Stored items from a collection
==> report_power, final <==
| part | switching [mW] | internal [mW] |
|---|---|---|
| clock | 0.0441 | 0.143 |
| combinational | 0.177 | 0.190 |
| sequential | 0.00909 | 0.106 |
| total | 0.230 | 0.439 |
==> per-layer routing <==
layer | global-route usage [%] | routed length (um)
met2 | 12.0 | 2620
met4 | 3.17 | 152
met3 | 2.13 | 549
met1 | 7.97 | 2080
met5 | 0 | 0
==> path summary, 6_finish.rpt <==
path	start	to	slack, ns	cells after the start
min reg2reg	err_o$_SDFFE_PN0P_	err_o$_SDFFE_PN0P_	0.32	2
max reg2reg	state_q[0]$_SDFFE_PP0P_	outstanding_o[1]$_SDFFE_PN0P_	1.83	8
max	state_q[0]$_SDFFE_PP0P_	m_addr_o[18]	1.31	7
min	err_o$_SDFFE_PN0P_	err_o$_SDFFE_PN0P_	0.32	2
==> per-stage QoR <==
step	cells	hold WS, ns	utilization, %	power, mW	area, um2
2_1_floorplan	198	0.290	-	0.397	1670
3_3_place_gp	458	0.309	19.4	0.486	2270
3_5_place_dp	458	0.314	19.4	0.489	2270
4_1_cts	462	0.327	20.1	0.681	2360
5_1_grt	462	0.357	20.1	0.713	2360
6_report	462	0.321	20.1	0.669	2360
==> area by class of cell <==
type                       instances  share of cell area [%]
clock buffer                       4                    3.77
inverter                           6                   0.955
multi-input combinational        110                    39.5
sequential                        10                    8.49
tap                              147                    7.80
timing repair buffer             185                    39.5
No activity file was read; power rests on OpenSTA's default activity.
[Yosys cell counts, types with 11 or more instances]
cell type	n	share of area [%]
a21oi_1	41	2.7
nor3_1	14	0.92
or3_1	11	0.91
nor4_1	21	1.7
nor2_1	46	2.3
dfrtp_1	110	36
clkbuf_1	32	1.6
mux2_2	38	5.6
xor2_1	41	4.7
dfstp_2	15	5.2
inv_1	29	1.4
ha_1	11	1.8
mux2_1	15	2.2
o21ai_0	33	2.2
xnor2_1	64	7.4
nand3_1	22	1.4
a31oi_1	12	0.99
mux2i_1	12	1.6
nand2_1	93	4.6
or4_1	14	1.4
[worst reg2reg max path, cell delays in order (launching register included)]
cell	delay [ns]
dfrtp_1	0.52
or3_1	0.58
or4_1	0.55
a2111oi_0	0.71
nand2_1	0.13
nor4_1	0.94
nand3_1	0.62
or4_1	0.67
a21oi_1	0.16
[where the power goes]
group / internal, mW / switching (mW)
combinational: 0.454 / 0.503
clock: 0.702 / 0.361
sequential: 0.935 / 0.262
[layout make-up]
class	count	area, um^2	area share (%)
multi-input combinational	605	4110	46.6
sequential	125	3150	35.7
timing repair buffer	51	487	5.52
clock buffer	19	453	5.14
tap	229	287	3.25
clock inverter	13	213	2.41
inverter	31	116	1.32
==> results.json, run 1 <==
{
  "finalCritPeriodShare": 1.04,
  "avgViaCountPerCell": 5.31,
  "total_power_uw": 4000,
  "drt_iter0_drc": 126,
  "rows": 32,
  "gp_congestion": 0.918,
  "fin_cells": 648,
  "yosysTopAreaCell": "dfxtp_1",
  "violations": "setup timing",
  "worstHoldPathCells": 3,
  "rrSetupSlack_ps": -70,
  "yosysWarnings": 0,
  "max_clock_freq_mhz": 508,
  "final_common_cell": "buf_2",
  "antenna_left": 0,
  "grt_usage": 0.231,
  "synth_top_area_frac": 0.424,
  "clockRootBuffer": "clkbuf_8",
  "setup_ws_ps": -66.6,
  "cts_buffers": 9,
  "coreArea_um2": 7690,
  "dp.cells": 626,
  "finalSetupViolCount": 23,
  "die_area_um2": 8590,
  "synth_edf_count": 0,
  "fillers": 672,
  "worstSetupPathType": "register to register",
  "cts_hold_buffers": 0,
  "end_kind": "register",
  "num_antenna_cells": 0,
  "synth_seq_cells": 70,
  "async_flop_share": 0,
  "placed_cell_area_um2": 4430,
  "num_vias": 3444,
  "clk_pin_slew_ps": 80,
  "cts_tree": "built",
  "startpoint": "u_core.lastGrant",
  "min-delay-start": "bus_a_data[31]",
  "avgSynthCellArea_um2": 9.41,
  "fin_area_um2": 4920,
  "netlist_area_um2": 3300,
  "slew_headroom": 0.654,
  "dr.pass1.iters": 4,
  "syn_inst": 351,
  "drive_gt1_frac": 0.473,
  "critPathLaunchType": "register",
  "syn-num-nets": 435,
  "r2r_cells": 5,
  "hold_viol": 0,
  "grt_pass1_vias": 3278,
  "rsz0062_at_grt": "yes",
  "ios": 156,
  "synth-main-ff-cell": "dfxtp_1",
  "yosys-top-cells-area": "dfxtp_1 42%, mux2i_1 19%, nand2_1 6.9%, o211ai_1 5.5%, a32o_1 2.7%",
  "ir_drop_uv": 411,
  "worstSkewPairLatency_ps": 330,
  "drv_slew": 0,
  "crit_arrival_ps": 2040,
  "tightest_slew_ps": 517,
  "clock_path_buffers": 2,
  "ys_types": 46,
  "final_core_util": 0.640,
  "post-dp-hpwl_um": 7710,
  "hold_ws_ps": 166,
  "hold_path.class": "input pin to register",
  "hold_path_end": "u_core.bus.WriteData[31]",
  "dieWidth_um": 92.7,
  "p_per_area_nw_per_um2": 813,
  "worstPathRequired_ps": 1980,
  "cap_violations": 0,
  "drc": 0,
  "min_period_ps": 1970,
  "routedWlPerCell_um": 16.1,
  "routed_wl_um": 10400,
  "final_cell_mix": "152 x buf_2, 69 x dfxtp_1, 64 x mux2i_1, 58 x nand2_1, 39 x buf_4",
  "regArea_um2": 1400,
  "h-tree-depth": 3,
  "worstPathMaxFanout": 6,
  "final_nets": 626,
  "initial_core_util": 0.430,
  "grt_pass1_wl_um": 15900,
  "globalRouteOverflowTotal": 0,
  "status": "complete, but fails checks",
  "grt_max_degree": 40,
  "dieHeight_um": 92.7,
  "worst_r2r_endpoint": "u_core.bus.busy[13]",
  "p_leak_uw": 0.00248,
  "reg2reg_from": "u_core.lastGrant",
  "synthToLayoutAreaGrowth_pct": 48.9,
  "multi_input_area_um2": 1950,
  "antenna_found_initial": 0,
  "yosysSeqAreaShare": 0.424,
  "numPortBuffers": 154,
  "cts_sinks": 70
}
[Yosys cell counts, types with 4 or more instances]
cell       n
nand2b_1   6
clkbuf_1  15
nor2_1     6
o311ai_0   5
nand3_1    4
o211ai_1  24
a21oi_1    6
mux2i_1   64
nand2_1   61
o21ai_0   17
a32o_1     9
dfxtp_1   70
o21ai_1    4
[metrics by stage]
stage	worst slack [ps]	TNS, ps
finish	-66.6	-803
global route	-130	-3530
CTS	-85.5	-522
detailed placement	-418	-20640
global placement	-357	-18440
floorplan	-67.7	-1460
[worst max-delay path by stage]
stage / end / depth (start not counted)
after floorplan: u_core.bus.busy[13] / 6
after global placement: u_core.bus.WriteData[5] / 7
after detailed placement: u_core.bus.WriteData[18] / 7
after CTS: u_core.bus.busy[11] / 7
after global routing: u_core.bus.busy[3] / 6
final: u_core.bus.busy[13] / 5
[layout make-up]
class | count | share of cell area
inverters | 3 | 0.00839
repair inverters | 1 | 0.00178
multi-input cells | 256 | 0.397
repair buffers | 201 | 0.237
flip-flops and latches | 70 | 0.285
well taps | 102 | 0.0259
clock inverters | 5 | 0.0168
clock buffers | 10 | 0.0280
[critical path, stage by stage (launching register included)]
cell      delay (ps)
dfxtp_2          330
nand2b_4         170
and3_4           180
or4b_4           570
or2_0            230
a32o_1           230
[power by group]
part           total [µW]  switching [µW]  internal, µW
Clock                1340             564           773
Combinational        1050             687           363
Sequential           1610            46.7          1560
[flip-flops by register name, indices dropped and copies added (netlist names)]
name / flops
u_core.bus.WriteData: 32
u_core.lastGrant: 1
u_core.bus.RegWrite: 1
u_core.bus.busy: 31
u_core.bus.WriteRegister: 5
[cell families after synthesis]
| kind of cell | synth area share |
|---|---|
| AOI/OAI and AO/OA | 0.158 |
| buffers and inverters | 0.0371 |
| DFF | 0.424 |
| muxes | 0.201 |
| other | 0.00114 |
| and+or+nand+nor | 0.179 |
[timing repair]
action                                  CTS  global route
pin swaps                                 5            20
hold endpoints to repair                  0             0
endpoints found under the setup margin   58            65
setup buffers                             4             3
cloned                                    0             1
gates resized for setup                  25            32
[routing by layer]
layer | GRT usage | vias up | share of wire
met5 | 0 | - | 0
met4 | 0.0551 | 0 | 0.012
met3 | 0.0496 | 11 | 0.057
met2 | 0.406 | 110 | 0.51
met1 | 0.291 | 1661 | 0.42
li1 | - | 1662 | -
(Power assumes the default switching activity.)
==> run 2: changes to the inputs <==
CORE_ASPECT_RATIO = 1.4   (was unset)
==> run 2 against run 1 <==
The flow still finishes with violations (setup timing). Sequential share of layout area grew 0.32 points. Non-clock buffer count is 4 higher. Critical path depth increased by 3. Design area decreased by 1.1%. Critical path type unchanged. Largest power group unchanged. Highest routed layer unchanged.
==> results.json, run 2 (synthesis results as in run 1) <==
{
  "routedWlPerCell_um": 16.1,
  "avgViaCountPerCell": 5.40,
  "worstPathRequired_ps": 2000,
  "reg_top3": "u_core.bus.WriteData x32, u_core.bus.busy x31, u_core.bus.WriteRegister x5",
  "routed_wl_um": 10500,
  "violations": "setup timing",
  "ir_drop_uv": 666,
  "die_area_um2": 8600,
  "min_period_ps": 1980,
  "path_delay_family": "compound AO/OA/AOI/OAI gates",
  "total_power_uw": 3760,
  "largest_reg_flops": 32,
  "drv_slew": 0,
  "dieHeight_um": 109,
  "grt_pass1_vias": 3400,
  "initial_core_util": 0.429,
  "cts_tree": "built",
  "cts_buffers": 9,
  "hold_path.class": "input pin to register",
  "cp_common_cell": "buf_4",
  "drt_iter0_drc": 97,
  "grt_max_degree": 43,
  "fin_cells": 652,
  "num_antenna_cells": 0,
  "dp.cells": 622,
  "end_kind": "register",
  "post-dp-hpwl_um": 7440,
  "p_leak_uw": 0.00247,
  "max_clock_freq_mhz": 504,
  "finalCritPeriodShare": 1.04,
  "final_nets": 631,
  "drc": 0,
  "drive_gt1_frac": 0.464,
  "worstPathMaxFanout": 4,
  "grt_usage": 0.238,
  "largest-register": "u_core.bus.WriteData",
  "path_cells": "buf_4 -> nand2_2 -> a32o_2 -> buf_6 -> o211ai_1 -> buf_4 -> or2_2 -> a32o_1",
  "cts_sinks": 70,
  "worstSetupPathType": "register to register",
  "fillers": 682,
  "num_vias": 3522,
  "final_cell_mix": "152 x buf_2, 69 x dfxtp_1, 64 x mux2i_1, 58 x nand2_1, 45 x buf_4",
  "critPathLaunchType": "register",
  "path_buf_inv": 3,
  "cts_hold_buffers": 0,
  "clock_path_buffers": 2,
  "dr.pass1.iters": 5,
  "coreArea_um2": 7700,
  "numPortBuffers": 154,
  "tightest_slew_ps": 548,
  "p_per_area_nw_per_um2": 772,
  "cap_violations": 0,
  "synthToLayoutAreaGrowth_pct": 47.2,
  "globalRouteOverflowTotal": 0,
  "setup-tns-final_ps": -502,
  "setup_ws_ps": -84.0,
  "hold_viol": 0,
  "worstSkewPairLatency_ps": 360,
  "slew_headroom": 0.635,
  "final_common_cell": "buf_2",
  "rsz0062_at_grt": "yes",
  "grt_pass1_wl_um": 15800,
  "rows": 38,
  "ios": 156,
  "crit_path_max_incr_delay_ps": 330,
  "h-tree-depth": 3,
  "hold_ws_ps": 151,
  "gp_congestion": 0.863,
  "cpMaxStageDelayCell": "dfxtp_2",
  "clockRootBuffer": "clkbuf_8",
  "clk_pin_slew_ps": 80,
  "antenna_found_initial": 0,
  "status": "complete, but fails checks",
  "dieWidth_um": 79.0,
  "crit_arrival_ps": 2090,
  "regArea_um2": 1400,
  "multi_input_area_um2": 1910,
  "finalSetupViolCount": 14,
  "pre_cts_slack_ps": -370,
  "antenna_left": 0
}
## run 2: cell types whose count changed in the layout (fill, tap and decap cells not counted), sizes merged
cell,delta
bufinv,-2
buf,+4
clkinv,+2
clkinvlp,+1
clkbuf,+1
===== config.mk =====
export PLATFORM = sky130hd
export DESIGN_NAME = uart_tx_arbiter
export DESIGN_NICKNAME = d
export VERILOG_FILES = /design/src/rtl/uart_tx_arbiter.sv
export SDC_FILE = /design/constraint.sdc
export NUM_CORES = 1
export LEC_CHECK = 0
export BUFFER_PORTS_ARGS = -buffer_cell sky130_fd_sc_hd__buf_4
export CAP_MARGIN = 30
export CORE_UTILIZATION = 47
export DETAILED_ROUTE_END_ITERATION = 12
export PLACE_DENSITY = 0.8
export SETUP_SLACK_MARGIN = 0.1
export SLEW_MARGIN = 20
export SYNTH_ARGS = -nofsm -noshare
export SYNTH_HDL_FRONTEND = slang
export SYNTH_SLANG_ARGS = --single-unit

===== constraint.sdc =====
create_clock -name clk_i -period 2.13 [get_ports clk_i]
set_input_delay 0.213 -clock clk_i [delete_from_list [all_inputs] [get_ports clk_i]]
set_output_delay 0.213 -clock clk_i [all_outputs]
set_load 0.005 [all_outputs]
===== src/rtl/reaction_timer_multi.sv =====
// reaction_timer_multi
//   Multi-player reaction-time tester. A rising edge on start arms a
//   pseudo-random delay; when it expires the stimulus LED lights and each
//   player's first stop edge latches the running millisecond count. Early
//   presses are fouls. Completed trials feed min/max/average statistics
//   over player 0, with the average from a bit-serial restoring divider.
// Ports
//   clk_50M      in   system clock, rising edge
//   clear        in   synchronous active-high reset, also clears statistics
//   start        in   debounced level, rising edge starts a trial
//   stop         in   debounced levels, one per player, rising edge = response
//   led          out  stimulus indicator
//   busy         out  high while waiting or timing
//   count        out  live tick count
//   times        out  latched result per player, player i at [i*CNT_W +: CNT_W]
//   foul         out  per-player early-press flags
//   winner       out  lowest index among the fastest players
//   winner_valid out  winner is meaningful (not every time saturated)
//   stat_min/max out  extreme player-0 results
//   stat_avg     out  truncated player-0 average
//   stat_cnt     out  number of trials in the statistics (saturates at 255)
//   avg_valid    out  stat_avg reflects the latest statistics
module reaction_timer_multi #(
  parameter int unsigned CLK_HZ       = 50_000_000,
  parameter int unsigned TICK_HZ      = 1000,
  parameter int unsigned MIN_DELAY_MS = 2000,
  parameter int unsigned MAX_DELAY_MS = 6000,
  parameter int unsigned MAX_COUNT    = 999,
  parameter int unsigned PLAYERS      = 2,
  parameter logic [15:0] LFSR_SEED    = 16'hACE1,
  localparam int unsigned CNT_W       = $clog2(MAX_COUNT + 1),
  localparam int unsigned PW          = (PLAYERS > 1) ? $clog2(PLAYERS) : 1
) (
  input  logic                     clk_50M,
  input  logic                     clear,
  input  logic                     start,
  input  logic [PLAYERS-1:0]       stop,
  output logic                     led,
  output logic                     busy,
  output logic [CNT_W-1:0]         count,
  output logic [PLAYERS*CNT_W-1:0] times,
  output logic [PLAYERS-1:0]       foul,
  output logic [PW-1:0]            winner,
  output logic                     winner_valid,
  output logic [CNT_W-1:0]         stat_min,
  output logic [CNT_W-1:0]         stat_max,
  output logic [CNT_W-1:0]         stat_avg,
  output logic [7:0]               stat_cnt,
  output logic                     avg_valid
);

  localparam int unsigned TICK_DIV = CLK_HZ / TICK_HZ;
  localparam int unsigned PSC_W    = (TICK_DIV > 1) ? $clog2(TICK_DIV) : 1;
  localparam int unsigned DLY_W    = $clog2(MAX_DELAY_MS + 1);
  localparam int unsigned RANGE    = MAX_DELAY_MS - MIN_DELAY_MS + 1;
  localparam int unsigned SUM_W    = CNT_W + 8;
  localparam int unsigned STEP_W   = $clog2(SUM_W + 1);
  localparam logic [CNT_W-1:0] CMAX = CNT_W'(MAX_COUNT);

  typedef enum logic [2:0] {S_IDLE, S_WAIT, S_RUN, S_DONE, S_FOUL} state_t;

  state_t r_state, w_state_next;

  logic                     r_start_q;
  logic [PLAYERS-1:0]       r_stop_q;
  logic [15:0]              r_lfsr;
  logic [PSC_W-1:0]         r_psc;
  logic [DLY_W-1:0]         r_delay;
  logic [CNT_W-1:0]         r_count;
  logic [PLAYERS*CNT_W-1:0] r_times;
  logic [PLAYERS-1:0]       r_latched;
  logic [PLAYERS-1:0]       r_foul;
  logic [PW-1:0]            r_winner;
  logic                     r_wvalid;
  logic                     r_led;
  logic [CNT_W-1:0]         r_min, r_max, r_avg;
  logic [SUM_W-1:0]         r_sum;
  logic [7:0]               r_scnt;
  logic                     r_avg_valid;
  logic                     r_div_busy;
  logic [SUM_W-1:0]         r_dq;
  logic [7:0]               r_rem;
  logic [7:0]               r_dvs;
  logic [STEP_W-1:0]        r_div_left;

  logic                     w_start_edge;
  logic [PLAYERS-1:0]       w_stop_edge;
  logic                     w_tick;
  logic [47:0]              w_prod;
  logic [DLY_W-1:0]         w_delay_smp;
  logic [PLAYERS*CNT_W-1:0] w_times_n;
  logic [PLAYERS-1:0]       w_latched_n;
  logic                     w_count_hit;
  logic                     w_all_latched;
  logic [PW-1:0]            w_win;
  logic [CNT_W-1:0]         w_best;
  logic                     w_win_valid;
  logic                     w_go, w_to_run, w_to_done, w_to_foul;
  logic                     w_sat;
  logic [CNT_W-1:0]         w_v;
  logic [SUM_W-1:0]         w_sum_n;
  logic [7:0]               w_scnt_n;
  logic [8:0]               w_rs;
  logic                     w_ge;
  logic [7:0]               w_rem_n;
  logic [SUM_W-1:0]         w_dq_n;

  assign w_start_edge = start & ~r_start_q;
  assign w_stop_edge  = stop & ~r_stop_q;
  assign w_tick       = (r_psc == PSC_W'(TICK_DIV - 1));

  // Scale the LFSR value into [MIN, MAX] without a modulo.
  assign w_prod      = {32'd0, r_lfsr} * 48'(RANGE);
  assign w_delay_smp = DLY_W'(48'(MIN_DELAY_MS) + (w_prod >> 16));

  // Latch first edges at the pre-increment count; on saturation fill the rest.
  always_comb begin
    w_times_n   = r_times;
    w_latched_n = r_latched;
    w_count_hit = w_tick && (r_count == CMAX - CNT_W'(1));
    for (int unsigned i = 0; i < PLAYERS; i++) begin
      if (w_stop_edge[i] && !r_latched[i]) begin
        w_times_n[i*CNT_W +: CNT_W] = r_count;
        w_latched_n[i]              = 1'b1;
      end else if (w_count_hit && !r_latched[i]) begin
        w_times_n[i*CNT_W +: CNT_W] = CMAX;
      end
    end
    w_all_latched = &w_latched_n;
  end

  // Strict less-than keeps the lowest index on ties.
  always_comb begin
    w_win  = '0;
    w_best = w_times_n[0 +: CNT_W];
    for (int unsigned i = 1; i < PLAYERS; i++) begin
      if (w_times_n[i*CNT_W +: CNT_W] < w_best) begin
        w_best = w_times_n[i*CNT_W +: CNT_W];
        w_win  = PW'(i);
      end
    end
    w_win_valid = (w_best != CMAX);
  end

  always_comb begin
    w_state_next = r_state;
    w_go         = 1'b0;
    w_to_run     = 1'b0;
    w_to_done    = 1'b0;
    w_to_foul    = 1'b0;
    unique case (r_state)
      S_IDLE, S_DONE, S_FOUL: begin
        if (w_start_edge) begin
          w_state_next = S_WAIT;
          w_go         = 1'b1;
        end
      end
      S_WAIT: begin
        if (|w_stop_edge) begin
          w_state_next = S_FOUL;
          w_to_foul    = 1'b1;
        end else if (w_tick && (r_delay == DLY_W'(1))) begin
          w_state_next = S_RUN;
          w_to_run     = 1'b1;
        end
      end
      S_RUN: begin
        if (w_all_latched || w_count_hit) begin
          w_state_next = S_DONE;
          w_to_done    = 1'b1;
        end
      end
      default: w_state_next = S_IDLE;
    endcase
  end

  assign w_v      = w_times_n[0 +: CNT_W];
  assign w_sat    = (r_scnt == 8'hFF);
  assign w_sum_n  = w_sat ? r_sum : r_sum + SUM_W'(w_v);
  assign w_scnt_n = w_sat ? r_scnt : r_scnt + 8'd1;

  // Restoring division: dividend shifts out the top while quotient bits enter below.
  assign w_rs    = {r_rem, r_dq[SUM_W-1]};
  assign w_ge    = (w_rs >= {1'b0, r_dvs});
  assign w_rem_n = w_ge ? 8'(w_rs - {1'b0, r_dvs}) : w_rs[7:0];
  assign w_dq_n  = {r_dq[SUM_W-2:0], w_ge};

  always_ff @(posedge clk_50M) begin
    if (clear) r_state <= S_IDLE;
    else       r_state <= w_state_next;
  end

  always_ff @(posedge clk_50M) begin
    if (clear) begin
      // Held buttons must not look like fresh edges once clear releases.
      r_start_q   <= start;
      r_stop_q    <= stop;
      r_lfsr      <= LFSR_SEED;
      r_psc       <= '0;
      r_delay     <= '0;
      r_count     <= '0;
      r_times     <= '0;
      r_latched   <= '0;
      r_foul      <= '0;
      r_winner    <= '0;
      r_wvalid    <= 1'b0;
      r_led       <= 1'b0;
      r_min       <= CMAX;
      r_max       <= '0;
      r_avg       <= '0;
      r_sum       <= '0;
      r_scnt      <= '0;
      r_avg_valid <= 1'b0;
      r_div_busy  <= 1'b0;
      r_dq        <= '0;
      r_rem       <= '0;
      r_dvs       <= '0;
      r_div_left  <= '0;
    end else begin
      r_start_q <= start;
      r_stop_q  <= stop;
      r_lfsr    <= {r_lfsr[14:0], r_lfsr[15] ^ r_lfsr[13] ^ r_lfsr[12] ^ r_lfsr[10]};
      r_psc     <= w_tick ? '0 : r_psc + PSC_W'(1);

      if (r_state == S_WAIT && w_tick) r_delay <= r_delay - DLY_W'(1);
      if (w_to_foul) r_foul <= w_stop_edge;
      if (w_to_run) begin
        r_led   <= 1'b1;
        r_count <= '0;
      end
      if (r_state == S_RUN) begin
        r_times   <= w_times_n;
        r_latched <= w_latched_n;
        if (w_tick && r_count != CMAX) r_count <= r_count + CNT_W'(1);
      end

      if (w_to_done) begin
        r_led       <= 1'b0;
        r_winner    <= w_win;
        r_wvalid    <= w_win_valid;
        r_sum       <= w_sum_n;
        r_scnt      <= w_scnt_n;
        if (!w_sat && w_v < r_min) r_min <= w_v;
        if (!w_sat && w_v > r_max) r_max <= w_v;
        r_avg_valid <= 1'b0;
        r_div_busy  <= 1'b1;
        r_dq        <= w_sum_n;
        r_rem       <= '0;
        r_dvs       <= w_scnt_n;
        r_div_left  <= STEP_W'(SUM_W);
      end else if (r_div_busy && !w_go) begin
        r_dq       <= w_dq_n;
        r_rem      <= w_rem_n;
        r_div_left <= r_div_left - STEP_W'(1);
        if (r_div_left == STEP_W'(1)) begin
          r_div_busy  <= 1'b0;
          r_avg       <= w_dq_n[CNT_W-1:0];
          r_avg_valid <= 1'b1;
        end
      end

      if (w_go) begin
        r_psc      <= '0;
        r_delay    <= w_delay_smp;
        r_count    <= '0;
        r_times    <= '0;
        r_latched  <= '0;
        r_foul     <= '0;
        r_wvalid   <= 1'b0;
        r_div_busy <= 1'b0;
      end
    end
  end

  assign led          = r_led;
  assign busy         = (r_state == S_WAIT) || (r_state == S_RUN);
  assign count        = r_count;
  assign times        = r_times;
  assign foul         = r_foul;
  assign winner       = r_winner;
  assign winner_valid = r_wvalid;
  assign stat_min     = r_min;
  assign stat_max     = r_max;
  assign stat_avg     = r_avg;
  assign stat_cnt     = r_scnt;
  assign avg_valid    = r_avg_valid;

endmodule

EXERCISE BRIEF »
Look through the entries for the string "post". Every line that has it belongs in the answer.

RESULT OF THE EXERCISE »
  "post-dp-hpwl_um": 7710,
  "post-dp-hpwl_um": 7440,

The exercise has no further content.